[INFORMATION SHOWN]

What follows belongs to an exercise in optimizing a design on an open flow for small area, a short achievable clock period and few clock cycles; a production flow would make more cautious choices.
Only simulation tests tie the RTL to the original design; equivalence was not proved.
No activity file was given, so power comes from the tool's default toggle rates.

==> design.v <==
module CHIP (	mem_read_D,
				mem_write_D,
				mem_addr_D,
				mem_rdata_D,
				mem_wdata_D,
				mem_ready_D,
				mem_read_I,
				mem_write_I,
				mem_addr_I,
				mem_rdata_I,
				mem_wdata_I,
				mem_ready_I,
				clk,
				rst_n,
				DCACHE_addr,
				DCACHE_wdata,
				DCACHE_wen
				);
output			mem_read_I;
output			mem_write_I;
output	[31:4]	mem_addr_I;
input	[127:0]	mem_rdata_I;
output	[127:0]	mem_wdata_I;
input			mem_ready_I;
output			mem_read_D;
output			mem_write_D;
output	[31:4]	mem_addr_D;
input	[127:0]	mem_rdata_D;
output	[127:0]	mem_wdata_D;
input			mem_ready_D;
input			clk, rst_n;
output	[29:0]	DCACHE_addr;
output	[31:0]	DCACHE_wdata;
output			DCACHE_wen;
integer i, j;
reg  [13:0] pc;
reg         id_v;              
reg  [31:0] id_ins;
reg  [13:0] id_pc4;
reg  [31:0] id_rs_oh, id_rt_oh;  
reg         ex_wr, ex_ld, ex_st, ex_beq, ex_jr;
reg         id_rp, ex_rp;      
reg  [13:0] ras;               
reg  [4:0]  ex_rd;
reg  [31:0] ex_a;              
reg  [31:0] ex_b;              
reg         ex_sub;            
reg         ex_s_add, ex_s_and, ex_s_or, ex_s_xor, ex_s_nor, ex_s_sll, ex_s_srl,
            ex_s_slt, ex_s_link;
reg  [13:0] ex_pc4;
reg  [13:0] ex_bt;             
reg  [13:0] ex_addr;           
reg         w_wr;
reg  [4:0]  w_rd;
reg  [31:0] w_d;               
reg  [13:2] w_addr;            
reg  [31:0] w_sd;              
reg         st_q;              
reg  [31:0] rf [0:31];
reg  [31:0] rf_ok;             
wire        dstall;            
wire        lu;                
wire        redir;             
reg  [127:0] ic_data [0:5];        
reg  [8:0]  ic_tag [0:5];
reg  [5:0]  ic_val;
reg  [1:0]  ic_age [0:5];          
reg         iq_v;                  
reg  [9:0]  iq_line;
reg         ib_busy;               
reg  [9:0]  ib_line;
wire [9:0]  pc_line = pc[13:4];
reg  [9:0]  nx_line;               
reg  [5:0]  ih, inh;               
reg  [5:0]  iv;                    
reg  [5:0]  iv_q;                  
reg  [5:0]  iv_old;
reg  [31:0] if_ins;
reg  [17:0] if_nx;                 
always @(*) begin
	for (i = 0; i < 6; i = i + 1) begin
		ih[i] = ((i / 3) == pc_line[0]) & ic_val[i] & (ic_tag[i] == pc_line[9:1]);
		inh[i] = ((i / 3) == nx_line[0]) & ic_val[i] & (ic_tag[i] == nx_line[9:1]);
		iv_old[i] = ((i / 3) == iq_line[0]) & (ic_age[i] == 2'd2);
	end
	iv = 6'd0;
	if (iq_line[0]) begin
		if (~ic_val[3]) iv[3] = 1'b1;
		else if (~ic_val[4]) iv[4] = 1'b1;
		else if (~ic_val[5]) iv[5] = 1'b1;
		else iv[5:3] = iv_old[5:3];
	end else begin
		if (~ic_val[0]) iv[0] = 1'b1;
		else if (~ic_val[1]) iv[1] = 1'b1;
		else if (~ic_val[2]) iv[2] = 1'b1;
		else iv[2:0] = iv_old[2:0];
	end
	if_ins = 32'd0;
	if_nx = 18'd0;
	for (i = 0; i < 6; i = i + 1)
		for (j = 0; j < 4; j = j + 1) begin
			if_ins = if_ins | ({32{ih[i] & (pc[3:2] == j)}} & ic_data[i][32*j +: 32]);
			if (j < 3)
				if_nx = if_nx | ({18{ih[i] & (pc[3:2] == j)}} & {ic_data[i][32*j+63 -: 6], ic_data[i][32*j+43 -: 12]});
		end
end
wire        if_hit = |ih;
wire        ic_nhit = |inh;
wire        ib_fill = ib_busy & mem_ready_I;
wire        i_acc = iq_v & (~ib_busy | mem_ready_I);
wire        iq_pc = iq_v & (iq_line == pc_line);
wire        iq_nx = iq_v & (iq_line == nx_line);
wire        i_have_pc = if_hit | (ib_busy & (ib_line == pc_line)) | (iq_pc & (~ib_busy | mem_ready_I));
wire        i_have_nx = ic_nhit | (ib_busy & (ib_line == nx_line)) | (iq_nx & (~ib_busy | mem_ready_I));
assign mem_read_I = iq_v;
assign mem_addr_I = {18'd0, iq_line};
assign mem_write_I = 1'b0;
assign mem_wdata_I = 128'd0;
reg         i_acc_q;               
reg  [5:0]  iu;
reg  [1:0]  iu_age;
always @(*) begin
	iu = i_acc_q ? iv_q : ih;
	iu_age = 2'd0;
	for (i = 0; i < 6; i = i + 1)
		if (iu[i])
			iu_age = iu_age | ic_age[i];
end
wire        iu_set = i_acc_q ? ib_line[0] : pc_line[0];
always @(posedge clk or negedge rst_n) begin
	if (~rst_n) begin
		ic_val <= 6'd0;
		for (i = 0; i < 6; i = i + 1)
			ic_age[i] <= i % 3;
		ib_busy <= 1'b0;
		iq_v <= 1'b0;
		i_acc_q <= 1'b0;
	end else begin
		i_acc_q <= i_acc;
		ic_val <= (ic_val | ({6{ib_fill}} & iv_q)) & ~({6{i_acc}} & iv);
		if (|iu)
			for (i = 0; i < 6; i = i + 1)
				if ((i / 3) == iu_set) begin
					if (iu[i])
						ic_age[i] <= 2'd0;
					else if (ic_age[i] < iu_age)
						ic_age[i] <= ic_age[i] + 2'd1;
				end
		if (i_acc)
			ib_busy <= 1'b1;
		else if (mem_ready_I)
			ib_busy <= 1'b0;
		iq_v <= ~i_have_pc | ~i_have_nx;
	end
end
always @(posedge clk) begin
	iq_line <= ~i_have_pc ? pc_line : nx_line;
	nx_line <= pc_line + 10'd1;
	if (i_acc) begin
		ib_line <= iq_line;
		iv_q <= iv;
	end
	for (i = 0; i < 6; i = i + 1) begin
		if (i_acc & iv[i])
			ic_tag[i] <= iq_line[9:1];
		if (ib_busy & iv_q[i])
			ic_data[i] <= mem_rdata_I;
	end
end
localparam DN = 2;                 
localparam DNB = 1;                
localparam PF = 1;                 
localparam PFW = 3;                
reg  [31:0] dc_data [0:DN*4-1];    
reg  [9:0]  dc_tag [0:DN-1];
reg  [DN-1:0] dc_val, dc_dirty;
reg  [DNB-1:0] dc_age [0:DN-1];    
reg         dq_rd, dq_wr;          
reg  [9:0]  dq_line;
reg  [127:0] dq_wdata;
reg         wb_pend;               
reg  [9:0]  wb_line;
reg         db_busy;               
reg         db_rd;                 
reg         f_pend;                
reg  [9:0]  f_line;
reg  [DN-1:0] f_oh;                
reg         f_st;                  
reg  [1:0]  f_word;
reg  [31:0] f_data;
reg         f_ld;                  
reg         f_arm;                 
reg         d_req_q;               
wire [9:0]  m_line = ex_addr[13:4];
wire [1:0]  m_word = ex_addr[3:2];
wire [9:0]  ex_nline = m_line + 10'd1;  
wire        m_mem = ex_ld | ex_st;
reg  [DN-1:0] dh, dnh, v_oh;
reg  [DNB-1:0] h_age;
reg  [31:0] m_cw;
reg  [127:0] v_line;
reg  [9:0]  v_tag;
reg         v_found;
always @(*) begin
	h_age = 0;
	m_cw = 32'd0;
	for (i = 0; i < DN; i = i + 1) begin
		dh[i] = dc_val[i] & (dc_tag[i] == m_line);
		dnh[i] = dc_val[i] & (dc_tag[i] == ex_nline);
		if (dh[i]) h_age = h_age | dc_age[i];
		m_cw = m_cw | ({32{dh[i]}} & dc_data[i*4 + m_word]);
	end
	v_oh = 0;
	v_found = 1'b0;
	for (i = 0; i < DN; i = i + 1)
		if (~v_found & ~dc_val[i]) begin v_oh[i] = 1'b1; v_found = 1'b1; end
	for (i = 0; i < DN; i = i + 1)
		if (~v_found & (dc_age[i] == DN - 1) & ~dh[i]) begin v_oh[i] = 1'b1; v_found = 1'b1; end
	for (i = 0; i < DN; i = i + 1)
		if (~v_found & (dc_age[i] == DN - 2)) begin v_oh[i] = 1'b1; v_found = 1'b1; end
	v_line = 128'd0;
	v_tag = 10'd0;
	for (i = 0; i < DN; i = i + 1) begin
		v_line = v_line | ({128{f_oh[i]}} & {dc_data[i*4+3], dc_data[i*4+2], dc_data[i*4+1], dc_data[i*4]});
		v_tag = v_tag | ({10{f_oh[i]}} & dc_tag[i]);
	end
end
wire        dc_hit_w = |dh;
wire        dc_hit = dc_hit_w;
wire        dc_vdirty = |(v_oh & dc_val & dc_dirty);
wire        d_acc = (dq_rd | dq_wr) & (~db_busy | mem_ready_D);
wire        d_rdy = db_busy & db_rd;   
wire        d_fill = d_rdy & mem_ready_D;
wire        d_conf = f_pend & |(dh & f_oh);
wire        d_hitok = dc_hit & ~d_conf;
wire        d_free = ~f_pend & ~dq_rd & ~dq_wr;
wire        d_issue = d_free & m_mem & ~dc_hit;
wire        d_pf = (PF != 0) & d_free & ex_ld & d_hitok & (m_word >= PFW) & ~(|dnh);
wire        d_req = d_issue | d_pf;
wire        d_fwd = f_arm & mem_ready_D;
wire        d_go_early = ~m_mem | d_hitok | (d_issue & ex_st);
assign      dstall = ~(d_go_early | (f_arm & mem_ready_D));
assign mem_read_D  = dq_rd;
assign mem_write_D = dq_wr;
assign mem_addr_D  = {18'd0, dq_line};
assign mem_wdata_D = dq_wdata;
wire [31:0] m_fw = mem_rdata_D[32*m_word +: 32];
wire        m_stw = ex_st & d_hitok;
reg  [31:0] dw_sd [0:DN-1];        
reg  [DN*4-1:0] dw_st;             
reg  [DN*4-1:0] dw_en;
always @(*) begin
	for (i = 0; i < DN; i = i + 1) begin
		dw_sd[i] = (f_pend & f_oh[i]) ? f_data : ex_b;
		for (j = 0; j < 4; j = j + 1) begin
			dw_st[i*4+j] = (f_pend & f_oh[i]) ? (f_st & (f_word == j)) : (m_word == j);
			dw_en[i*4+j] = (m_stw & dh[i] & (m_word == j)) | (d_rdy & f_oh[i]);
		end
	end
end
wire        dage_upd = d_fill | (m_mem & d_hitok);
reg  [DN-1:0] du;
reg  [DNB-1:0] du_age;
always @(*) begin
	du = d_fill ? f_oh : dh;
	du_age = 0;
	for (i = 0; i < DN; i = i + 1)
		if (du[i]) du_age = du_age | dc_age[i];
end
always @(posedge clk or negedge rst_n) begin
	if (~rst_n) begin
		dc_val <= 0;
		dc_dirty <= 0;
		for (i = 0; i < DN; i = i + 1)
			dc_age[i] <= i;
		dq_rd <= 1'b0;
		dq_wr <= 1'b0;
		wb_pend <= 1'b0;
		db_busy <= 1'b0;
		f_pend <= 1'b0;
		f_ld <= 1'b0;
		f_arm <= 1'b0;
		d_req_q <= 1'b0;
	end else begin
		d_req_q <= d_req;
		if (d_acc & dq_rd & f_ld)
			f_arm <= 1'b1;
		else if (mem_ready_D)
			f_arm <= 1'b0;
		if (d_req) begin
			dq_rd <= 1'b1;
			wb_pend <= dc_vdirty;
			f_pend <= 1'b1;
			f_ld <= d_issue & ex_ld;
		end else if (d_acc) begin
			dq_rd <= 1'b0;
			dq_wr <= dq_rd & wb_pend;
			wb_pend <= 1'b0;
		end
		if (d_acc)
			db_busy <= 1'b1;
		else if (mem_ready_D)
			db_busy <= 1'b0;
		if (d_fill) begin
			dc_val <= dc_val | f_oh;
			dc_dirty <= (dc_dirty & ~f_oh) | ({DN{f_st}} & f_oh) | ({DN{m_stw}} & dh);
			f_pend <= 1'b0;
			f_ld <= 1'b0;
		end else if (m_stw)
			dc_dirty <= dc_dirty | dh;
		if (dage_upd)
			for (i = 0; i < DN; i = i + 1) begin
				if (du[i])
					dc_age[i] <= 0;
				else if (dc_age[i] < du_age)
					dc_age[i] <= dc_age[i] + 1'b1;
			end
	end
end
always @(posedge clk) begin
	if (d_acc)
		db_rd <= dq_rd;
	if (d_req_q) begin
		dq_wdata <= v_line;
		wb_line <= v_tag;
	end
	if (d_req) begin
		dq_line <= d_issue ? m_line : ex_nline;
		f_line <= d_issue ? m_line : ex_nline;
		f_oh <= v_oh;
		f_st <= d_issue & ex_st;
		f_word <= m_word;
		f_data <= ex_b;
	end else if (d_acc)
		dq_line <= d_req_q ? v_tag : wb_line;
	for (i = 0; i < DN*4; i = i + 1)
		if (dw_en[i])
			dc_data[i] <= dw_st[i] ? dw_sd[i / 4] : mem_rdata_D[32*(i % 4) +: 32];
	for (i = 0; i < DN; i = i + 1)
		if (d_fill & f_oh[i])
			dc_tag[i] <= f_line;
end
assign DCACHE_wen = st_q;
assign DCACHE_addr = {18'd0, w_addr};
assign DCACHE_wdata = w_sd;
wire        if_j = (if_ins[31:26] == 6'h02) | (if_ins[31:26] == 6'h03);
wire        if_fold = (pc[3:2] != 2'd3) & (if_nx[17:12] == 6'h02);
wire        if_link = (if_ins[31:26] == 6'h03) | ((if_ins[31:26] == 6'h00) & (if_ins[5:0] == 6'h09));
wire        if_ret = (if_ins[31:26] == 6'h00) & (if_ins[5:0] == 6'h08) & (if_ins[25:21] == 5'd31);
wire [13:0] pc4 = pc + 14'd4;
wire [5:0]  op = id_ins[31:26];
wire [4:0]  rs = id_ins[25:21];
wire [4:0]  rt = id_ins[20:16];
wire [4:0]  rd = id_ins[15:11];
wire [5:0]  fn = id_ins[5:0];
wire        is_r = (op == 6'h00);
wire        is_nop = (id_ins == 32'd0);
wire        is_jr = is_r & ((fn == 6'h08) | (fn == 6'h09));
wire        is_jalr = is_r & (fn == 6'h09);
wire        is_jal = (op == 6'h03);
wire        is_j = (op == 6'h02);
wire        is_beq = (op == 6'h04);
wire        is_lw = (op == 6'h23);
wire        is_sw = (op == 6'h2B);
wire        d_wr = id_v & ~(is_beq | is_j | (is_r & (fn == 6'h08)) | is_sw | is_nop);
wire [4:0]  d_rd = (is_jal | is_jalr) ? 5'd31 : is_r ? rd : rt;
wire        f_sub  = is_r & (fn == 6'h22);
wire        f_and  = (is_r & (fn == 6'h24)) | (op == 6'h0C);
wire        f_or   = (is_r & (fn == 6'h25)) | (op == 6'h0D);
wire        f_xor  = (is_r & (fn == 6'h26)) | (op == 6'h0E);
wire        f_nor  = is_r & (fn == 6'h1B);
wire        f_sll  = is_r & (fn == 6'h00);
wire        f_srl  = is_r & ((fn == 6'h02) | (fn == 6'h03));
wire        f_slt  = (is_r & (fn == 6'h2A)) | (op == 6'h0A);
wire        f_link = is_jal | is_jalr;
wire        id_sub = f_sub | f_slt;
wire        f_add  = ~(f_sub | f_and | f_or | f_xor | f_nor | f_sll | f_srl | f_slt | f_link | is_lw);
wire        byp_a = w_wr & (w_rd == rs);
wire        byp_b = w_wr & (w_rd == rt);
wire [31:0] rs_oh = id_rs_oh & rf_ok;
wire [31:0] rt_oh = id_rt_oh & rf_ok;
reg  [31:0] rf_ra, rf_rb;
always @(*) begin
	rf_ra = 32'd0;
	rf_rb = 32'd0;
	for (i = 0; i < 32; i = i + 1) begin
		rf_ra = rf_ra | ({32{rs_oh[i]}} & rf[i]);
		rf_rb = rf_rb | ({32{rt_oh[i]}} & rf[i]);
	end
end
wire [31:0] rf_a = byp_a ? w_d : rf_ra;
wire [31:0] rf_b = byp_b ? w_d : rf_rb;
wire        fwd_a = ex_wr & (ex_rd == rs);
wire        fwd_b = ex_wr & (ex_rd == rt);
wire        use_imm = ~is_r & ~is_sw & ~is_beq;
wire [31:0] id_imm = {{16{id_ins[15]}}, id_ins[15:0]};
assign      lu = id_v & (((is_lw | is_sw) & ex_wr & (ex_rd == rs)) | (f_arm & (fwd_a | fwd_b)));
wire [13:0] id_addr = byp_a ? w_d[13:0] + id_ins[13:0] : rf_ra[13:0] + id_ins[13:0];
wire [31:0] fa = ex_a;
wire [31:0] fb = ex_b;
wire [31:0] o2 = ex_b;
wire [31:0] ad_b = o2 ^ {32{ex_sub}};
reg  [31:0] ad_g, ad_p, ad_s;
integer lv;
always @(*) begin
	ad_g = fa & ad_b;
	ad_p = fa ^ ad_b;
	ad_g[0] = ad_g[0] | (ad_p[0] & ex_sub);
	for (lv = 1; lv < 32; lv = lv * 2)
		for (i = 31; i >= lv; i = i - 1) begin
			ad_g[i] = ad_g[i] | (ad_p[i] & ad_g[i-lv]);
			ad_p[i] = ad_p[i] & ad_p[i-lv];
		end
	ad_s = (fa ^ ad_b) ^ {ad_g[30:0], ex_sub};
end
wire        sh_big = |fb[31:5];
wire [31:0] sh_l = fa << fb[4:0];
wire [31:0] sh_r = fa >> fb[4:0];
wire [31:0] ex_res_c =
	({32{ex_s_add}}  & ad_s) |
	({32{ex_s_and}}  & (fa & o2)) |
	({32{ex_s_or}}   & (fa | o2)) |
	({32{ex_s_xor}}  & (fa ^ o2)) |
	({32{ex_s_nor}}  & ~(fa | o2)) |
	({32{ex_s_sll & ~sh_big}} & sh_l) |
	({32{ex_s_srl & ~sh_big}} & sh_r) |
	({32{ex_s_slt}}  & {31'd0, ~ad_g[31]}) |
	({32{ex_s_link}} & {18'd0, ex_pc4}) |
	({32{ex_ld}}     & m_cw);
wire [31:0] ex_res = ex_res_c | ({32{f_arm}} & m_fw);
wire        ex_taken = (ex_beq & (fa == fb)) | (ex_jr & ~(ex_rp & (fa[13:0] == ex_pc4)));
wire [13:0] ex_tgt = ex_jr ? fa[13:0] : ex_bt;
assign      redir = ex_taken & ~dstall;
wire        id_hold = dstall | lu;
always @(posedge clk or negedge rst_n) begin
	if (~rst_n) begin
		pc <= 14'd0;
		id_v <= 1'b0;
		ex_wr <= 1'b0; ex_ld <= 1'b0; ex_st <= 1'b0; ex_beq <= 1'b0; ex_jr <= 1'b0;
		id_rp <= 1'b0; ex_rp <= 1'b0;
		ras <= 14'd0;
		w_wr <= 1'b0;
		st_q <= 1'b0;
		rf_ok <= 32'd0;
	end else begin
		if (redir) begin
			pc <= ex_tgt;
			id_v <= 1'b0;
		end else if (~id_hold) begin
			if (if_hit) begin
				pc <= if_j ? {if_ins[11:0], 2'b00} : if_ret ? ras : if_fold ? {if_nx[11:0], 2'b00} : pc4;
				id_v <= 1'b1;
				id_rp <= if_ret;
				if (if_link)
					ras <= pc4;
			end else
				id_v <= 1'b0;
		end
		if (~dstall) begin
			if (lu | redir) begin
				ex_wr <= 1'b0; ex_ld <= 1'b0; ex_st <= 1'b0; ex_beq <= 1'b0; ex_jr <= 1'b0;
			end else begin
				ex_wr <= d_wr;
				ex_ld <= id_v & is_lw;
				ex_st <= id_v & is_sw;
				ex_beq <= id_v & is_beq;
				ex_jr <= id_v & is_jr;
				ex_rp <= id_rp;
			end
		end
		w_wr <= ~dstall & ex_wr;
		st_q <= ~dstall & ex_st;
		if (w_wr)
			rf_ok[w_rd] <= 1'b1;
	end
end
always @(posedge clk) begin
	if (~id_hold & ~redir & if_hit) begin
		id_ins <= if_ins;
		id_rs_oh <= 32'd1 << if_ins[25:21];
		id_rt_oh <= 32'd1 << if_ins[20:16];
		id_pc4 <= if_ret ? ras : pc4;
	end
	if (~dstall) begin
		ex_rd <= d_rd;
		ex_a <= ({32{fwd_a}} & ex_res_c) | ({32{~fwd_a}} & rf_a);
		ex_b <= ({32{use_imm}} & id_imm) | ({32{~use_imm & fwd_b}} & ex_res_c) | ({32{~use_imm & ~fwd_b}} & rf_b);
		ex_sub <= id_sub;
		ex_s_add <= f_add | f_sub;
		ex_s_and <= f_and;
		ex_s_or <= f_or;
		ex_s_xor <= f_xor;
		ex_s_nor <= f_nor;
		ex_s_sll <= f_sll;
		ex_s_srl <= f_srl;
		ex_s_slt <= f_slt;
		ex_s_link <= f_link;
		ex_pc4 <= id_pc4;
		ex_bt <= id_pc4 + {id_ins[11:0], 2'b00};
		ex_addr <= id_addr;
	end
	w_rd <= ex_rd;
	w_d <= ex_res;
	w_addr <= ex_addr[13:2];
	w_sd <= ex_b;
	if (w_wr)
		rf[w_rd] <= w_d;
end
endmodule
==> flow/run.sh <==
#!/bin/bash
# Layout flow: the standard ORFS flow (standard.sh, standard synthesis
# unchanged; config.mk's settings come in through config.mk), with three
# layout settings changed:
#  - timing repair aims for 8 ns of setup slack, so it keeps sizing and
#    buffering the critical paths well below the 12 ns clock period;
#  - cell sizing may swap cells of any footprint (the platform default only
#    allows swaps between cells of the same footprint);
#  - the port buffers are sky130_fd_sc_hd__buf_2 instead of delay buffers.
# make's full output goes to flow_make.log; every ORFS step also keeps its own
# log under orfs/logs/.
set -euo pipefail
cd "$(dirname "$0")/.."
bash standard.sh \
  SETUP_SLACK_MARGIN=8.0 \
  MATCH_CELL_FOOTPRINT=0 \
  "BUFFER_PORTS_ARGS=-buffer_cell sky130_fd_sc_hd__buf_2" \
  finish > flow_make.log 2>&1
==> standard.sh <==
#!/bin/bash
# synth_recipe.tcl (not shown) runs the flow's synth.tcl, then flattens the netlist and writes it again
# the make line also repeats each setting of config.mk as NAME=value (left out here)
make -C /OpenROAD-flow-scripts/flow DESIGN_CONFIG=/design/flow/config.mk WORK_HOME=/design/flow/orfs CLKGATE_MAP_FILE= SYNTH_SCRIPT=/design/flow/synth_recipe.tcl "${@:-finish}"
==> config.mk <==
export PLATFORM = sky130hd
export DESIGN_NAME = CHIP
export DESIGN_NICKNAME = CHIP
export VERILOG_FILES = /design/flow/design.v
export SDC_FILE = /design/flow/constraint.sdc
export NUM_CORES = 8
export LEC_CHECK = 0
export CAP_MARGIN = 20
export CORE_MARGIN = 2
export CORE_UTILIZATION = 60
export CTS_BUF_LIST = sky130_fd_sc_hd__clkbuf_16
export CTS_CLUSTER_DIAMETER = 80
export CTS_CLUSTER_SIZE = 20
export SLEW_MARGIN = 20
==> constraint.sdc <==
create_clock -name core_clock -period 12.0 [get_ports {clk}]
set_input_delay 2.4000 -clock core_clock [delete_from_list [all_inputs] [get_ports {clk}]]
set_output_delay 2.4000 -clock core_clock [all_outputs]
set_load 0.01 [all_outputs]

[/INFORMATION SHOWN]

EXERCISE DESCRIPTION: The answer is every line in the data where the word "default" appears.

SOLUTION TO THE EXERCISE:
No activity file was given, so power comes from the tool's default toggle rates.
#  - cell sizing may swap cells of any footprint (the platform default only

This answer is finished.